Brief: Copy each line of the records that contains the word "miso".
═══ Data in this exercise ═══
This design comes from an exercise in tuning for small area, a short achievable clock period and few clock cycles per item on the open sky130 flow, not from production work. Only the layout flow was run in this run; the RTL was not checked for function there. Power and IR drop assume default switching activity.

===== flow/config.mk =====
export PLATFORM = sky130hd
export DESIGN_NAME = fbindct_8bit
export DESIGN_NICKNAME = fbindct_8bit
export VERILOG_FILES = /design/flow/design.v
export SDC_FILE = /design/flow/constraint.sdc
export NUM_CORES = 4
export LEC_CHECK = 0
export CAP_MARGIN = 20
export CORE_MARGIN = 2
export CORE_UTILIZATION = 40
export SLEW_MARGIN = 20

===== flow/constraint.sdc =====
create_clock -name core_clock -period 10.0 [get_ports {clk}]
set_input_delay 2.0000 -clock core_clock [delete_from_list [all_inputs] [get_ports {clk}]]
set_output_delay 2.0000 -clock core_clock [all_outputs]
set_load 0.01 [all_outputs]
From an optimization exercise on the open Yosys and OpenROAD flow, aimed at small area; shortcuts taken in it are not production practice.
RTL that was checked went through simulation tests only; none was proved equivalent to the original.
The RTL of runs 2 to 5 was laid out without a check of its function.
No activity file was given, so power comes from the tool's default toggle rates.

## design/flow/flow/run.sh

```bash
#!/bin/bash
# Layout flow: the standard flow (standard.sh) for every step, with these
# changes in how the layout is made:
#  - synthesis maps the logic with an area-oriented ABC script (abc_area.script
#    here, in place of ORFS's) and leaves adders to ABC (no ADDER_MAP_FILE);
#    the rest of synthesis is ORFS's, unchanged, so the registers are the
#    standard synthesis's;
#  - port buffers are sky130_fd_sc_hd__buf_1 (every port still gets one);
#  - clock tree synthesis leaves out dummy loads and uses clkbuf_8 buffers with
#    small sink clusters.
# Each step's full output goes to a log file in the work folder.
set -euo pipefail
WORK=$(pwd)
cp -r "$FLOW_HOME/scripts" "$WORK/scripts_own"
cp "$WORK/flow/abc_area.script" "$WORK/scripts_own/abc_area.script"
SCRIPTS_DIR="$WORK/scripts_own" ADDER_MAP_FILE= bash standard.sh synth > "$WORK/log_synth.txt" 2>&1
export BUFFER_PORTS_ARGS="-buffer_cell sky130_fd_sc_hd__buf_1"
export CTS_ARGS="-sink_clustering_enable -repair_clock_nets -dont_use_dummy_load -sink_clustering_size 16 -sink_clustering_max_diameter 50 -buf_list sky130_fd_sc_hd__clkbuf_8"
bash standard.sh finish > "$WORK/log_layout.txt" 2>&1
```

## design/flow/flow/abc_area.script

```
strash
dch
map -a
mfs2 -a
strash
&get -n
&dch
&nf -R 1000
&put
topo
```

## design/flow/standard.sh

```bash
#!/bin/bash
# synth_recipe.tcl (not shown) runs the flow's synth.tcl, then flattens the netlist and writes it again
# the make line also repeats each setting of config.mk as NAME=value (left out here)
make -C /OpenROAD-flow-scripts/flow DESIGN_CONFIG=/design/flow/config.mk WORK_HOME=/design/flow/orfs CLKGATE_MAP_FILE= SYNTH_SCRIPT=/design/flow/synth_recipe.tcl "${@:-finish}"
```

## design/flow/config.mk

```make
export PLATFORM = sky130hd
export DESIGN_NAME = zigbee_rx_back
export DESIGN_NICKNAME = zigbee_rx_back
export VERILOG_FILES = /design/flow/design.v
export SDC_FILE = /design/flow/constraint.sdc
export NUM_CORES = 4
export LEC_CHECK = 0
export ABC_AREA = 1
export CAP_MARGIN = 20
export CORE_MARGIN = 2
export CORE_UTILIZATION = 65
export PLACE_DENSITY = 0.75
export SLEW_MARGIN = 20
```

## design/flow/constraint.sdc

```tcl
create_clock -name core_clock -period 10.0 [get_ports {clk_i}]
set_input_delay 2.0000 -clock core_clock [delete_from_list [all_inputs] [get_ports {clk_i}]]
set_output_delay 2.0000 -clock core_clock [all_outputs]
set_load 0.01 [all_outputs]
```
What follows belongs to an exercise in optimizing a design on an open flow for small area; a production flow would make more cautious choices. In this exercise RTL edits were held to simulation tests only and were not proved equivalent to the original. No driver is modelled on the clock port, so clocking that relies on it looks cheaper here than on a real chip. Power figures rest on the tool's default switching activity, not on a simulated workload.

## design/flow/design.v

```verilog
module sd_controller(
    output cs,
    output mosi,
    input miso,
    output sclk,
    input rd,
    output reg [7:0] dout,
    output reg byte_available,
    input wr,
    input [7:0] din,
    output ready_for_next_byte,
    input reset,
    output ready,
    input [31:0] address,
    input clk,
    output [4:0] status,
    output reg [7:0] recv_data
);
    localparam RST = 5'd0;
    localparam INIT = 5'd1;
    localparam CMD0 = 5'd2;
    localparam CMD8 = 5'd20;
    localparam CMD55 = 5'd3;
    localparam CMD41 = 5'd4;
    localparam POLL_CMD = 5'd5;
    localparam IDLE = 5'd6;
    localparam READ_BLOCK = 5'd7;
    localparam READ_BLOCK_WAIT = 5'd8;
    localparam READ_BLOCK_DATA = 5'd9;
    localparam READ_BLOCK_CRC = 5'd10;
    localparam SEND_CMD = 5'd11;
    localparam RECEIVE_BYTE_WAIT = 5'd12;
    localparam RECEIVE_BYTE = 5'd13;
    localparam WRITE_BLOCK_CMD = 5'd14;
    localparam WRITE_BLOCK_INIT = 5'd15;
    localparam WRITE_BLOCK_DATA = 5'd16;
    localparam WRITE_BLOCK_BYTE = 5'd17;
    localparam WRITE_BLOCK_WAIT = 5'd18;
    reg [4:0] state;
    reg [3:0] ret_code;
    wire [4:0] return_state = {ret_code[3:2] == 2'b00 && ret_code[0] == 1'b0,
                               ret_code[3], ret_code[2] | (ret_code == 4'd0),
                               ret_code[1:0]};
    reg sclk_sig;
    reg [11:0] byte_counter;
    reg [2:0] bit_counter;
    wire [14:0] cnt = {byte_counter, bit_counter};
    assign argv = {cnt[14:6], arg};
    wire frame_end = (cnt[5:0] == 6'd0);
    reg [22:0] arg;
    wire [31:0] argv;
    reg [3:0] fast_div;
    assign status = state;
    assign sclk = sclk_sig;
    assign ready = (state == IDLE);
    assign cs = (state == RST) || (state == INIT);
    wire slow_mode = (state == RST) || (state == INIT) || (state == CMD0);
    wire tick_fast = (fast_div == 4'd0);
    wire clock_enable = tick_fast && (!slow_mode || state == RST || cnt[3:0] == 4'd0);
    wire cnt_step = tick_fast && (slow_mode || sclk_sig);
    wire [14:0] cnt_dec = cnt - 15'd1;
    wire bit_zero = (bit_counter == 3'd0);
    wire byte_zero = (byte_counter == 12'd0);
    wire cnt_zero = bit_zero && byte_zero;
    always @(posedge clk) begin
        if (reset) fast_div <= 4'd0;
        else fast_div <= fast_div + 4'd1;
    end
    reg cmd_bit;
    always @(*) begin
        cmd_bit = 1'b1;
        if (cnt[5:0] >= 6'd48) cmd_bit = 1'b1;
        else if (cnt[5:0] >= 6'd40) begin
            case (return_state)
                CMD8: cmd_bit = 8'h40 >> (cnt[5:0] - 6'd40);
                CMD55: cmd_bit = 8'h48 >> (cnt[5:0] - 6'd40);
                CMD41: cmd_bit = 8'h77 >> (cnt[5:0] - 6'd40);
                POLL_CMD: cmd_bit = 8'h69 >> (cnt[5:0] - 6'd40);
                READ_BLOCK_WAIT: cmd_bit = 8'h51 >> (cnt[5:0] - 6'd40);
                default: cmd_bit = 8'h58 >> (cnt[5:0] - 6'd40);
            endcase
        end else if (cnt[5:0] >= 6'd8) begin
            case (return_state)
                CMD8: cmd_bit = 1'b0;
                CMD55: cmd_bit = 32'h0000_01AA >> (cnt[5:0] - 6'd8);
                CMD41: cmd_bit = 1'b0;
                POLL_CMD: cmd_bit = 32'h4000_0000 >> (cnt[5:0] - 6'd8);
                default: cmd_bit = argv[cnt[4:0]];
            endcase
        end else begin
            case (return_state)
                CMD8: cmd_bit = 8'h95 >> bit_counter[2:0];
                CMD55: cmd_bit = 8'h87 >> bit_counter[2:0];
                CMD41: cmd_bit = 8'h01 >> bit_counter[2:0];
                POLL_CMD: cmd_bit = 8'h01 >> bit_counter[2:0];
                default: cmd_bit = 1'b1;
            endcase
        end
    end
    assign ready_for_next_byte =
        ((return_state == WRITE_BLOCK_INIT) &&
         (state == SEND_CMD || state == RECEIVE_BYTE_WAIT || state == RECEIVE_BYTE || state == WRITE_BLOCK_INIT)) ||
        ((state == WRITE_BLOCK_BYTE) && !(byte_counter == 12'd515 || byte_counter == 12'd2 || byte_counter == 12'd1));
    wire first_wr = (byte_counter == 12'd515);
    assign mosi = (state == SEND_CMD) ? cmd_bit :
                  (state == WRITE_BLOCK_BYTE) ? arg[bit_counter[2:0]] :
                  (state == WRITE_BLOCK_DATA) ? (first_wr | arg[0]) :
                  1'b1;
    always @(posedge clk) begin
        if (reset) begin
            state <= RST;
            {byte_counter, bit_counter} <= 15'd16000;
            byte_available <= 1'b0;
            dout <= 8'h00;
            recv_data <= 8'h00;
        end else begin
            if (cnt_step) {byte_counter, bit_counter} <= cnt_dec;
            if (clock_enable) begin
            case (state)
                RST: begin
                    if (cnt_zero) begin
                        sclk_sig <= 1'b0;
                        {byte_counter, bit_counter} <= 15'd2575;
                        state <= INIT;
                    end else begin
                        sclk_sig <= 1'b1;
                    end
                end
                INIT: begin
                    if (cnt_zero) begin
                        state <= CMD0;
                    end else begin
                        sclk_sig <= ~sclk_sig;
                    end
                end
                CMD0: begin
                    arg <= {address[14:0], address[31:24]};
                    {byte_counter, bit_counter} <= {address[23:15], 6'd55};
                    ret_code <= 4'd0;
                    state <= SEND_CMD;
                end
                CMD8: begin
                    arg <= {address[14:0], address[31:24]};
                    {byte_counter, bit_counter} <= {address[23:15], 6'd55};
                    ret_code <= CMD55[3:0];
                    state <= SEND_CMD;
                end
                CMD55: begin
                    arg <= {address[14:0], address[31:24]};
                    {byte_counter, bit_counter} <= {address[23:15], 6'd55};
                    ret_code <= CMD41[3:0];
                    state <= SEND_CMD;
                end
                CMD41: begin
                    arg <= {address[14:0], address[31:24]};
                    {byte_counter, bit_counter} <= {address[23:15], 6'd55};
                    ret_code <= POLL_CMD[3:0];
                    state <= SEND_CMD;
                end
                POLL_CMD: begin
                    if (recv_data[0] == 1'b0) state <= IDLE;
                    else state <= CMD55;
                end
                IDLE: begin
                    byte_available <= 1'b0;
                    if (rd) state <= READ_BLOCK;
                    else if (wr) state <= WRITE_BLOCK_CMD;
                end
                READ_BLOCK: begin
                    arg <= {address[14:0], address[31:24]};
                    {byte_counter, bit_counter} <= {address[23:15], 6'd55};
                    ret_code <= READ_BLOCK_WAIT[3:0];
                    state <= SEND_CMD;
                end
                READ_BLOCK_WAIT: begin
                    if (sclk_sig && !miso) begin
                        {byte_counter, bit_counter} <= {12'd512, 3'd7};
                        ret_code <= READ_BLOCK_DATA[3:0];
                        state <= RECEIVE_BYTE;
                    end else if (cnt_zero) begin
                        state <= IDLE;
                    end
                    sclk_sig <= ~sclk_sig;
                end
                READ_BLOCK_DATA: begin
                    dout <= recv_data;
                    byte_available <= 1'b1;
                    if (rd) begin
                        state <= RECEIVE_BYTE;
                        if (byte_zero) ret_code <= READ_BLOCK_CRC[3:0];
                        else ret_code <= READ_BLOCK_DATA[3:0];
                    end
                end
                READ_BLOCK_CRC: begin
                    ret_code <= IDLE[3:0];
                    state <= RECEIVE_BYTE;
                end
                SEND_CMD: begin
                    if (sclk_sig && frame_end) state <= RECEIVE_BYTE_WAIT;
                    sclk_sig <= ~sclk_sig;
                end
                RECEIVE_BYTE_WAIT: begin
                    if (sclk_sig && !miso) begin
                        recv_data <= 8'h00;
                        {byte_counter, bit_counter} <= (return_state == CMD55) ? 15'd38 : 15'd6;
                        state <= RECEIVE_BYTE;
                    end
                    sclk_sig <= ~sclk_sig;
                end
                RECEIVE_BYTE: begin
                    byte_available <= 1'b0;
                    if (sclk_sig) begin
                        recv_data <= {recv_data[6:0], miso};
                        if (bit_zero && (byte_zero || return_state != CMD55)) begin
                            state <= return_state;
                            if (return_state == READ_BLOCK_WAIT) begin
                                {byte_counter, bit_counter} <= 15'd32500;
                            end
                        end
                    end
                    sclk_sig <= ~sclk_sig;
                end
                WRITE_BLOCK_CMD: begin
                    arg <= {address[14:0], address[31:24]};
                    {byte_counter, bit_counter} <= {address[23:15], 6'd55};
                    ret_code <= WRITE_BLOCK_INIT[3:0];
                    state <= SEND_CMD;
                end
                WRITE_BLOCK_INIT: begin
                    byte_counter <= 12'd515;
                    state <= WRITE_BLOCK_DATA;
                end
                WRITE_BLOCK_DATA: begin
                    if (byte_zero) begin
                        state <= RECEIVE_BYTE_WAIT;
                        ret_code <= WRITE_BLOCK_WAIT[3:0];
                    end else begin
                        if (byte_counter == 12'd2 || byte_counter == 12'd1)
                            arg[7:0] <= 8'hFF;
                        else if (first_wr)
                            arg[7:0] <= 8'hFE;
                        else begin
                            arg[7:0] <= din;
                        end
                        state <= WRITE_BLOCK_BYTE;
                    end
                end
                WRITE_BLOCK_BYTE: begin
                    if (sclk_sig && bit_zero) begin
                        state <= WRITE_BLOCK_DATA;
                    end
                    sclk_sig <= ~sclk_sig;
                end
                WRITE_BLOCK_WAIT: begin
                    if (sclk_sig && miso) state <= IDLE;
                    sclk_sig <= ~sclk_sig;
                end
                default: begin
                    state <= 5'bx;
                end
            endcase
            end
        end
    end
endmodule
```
═══
Answer space:
    input miso,
                    if (sclk_sig && !miso) begin
                    if (sclk_sig && !miso) begin
                        recv_data <= {recv_data[6:0], miso};
                    if (sclk_sig && miso) state <= IDLE;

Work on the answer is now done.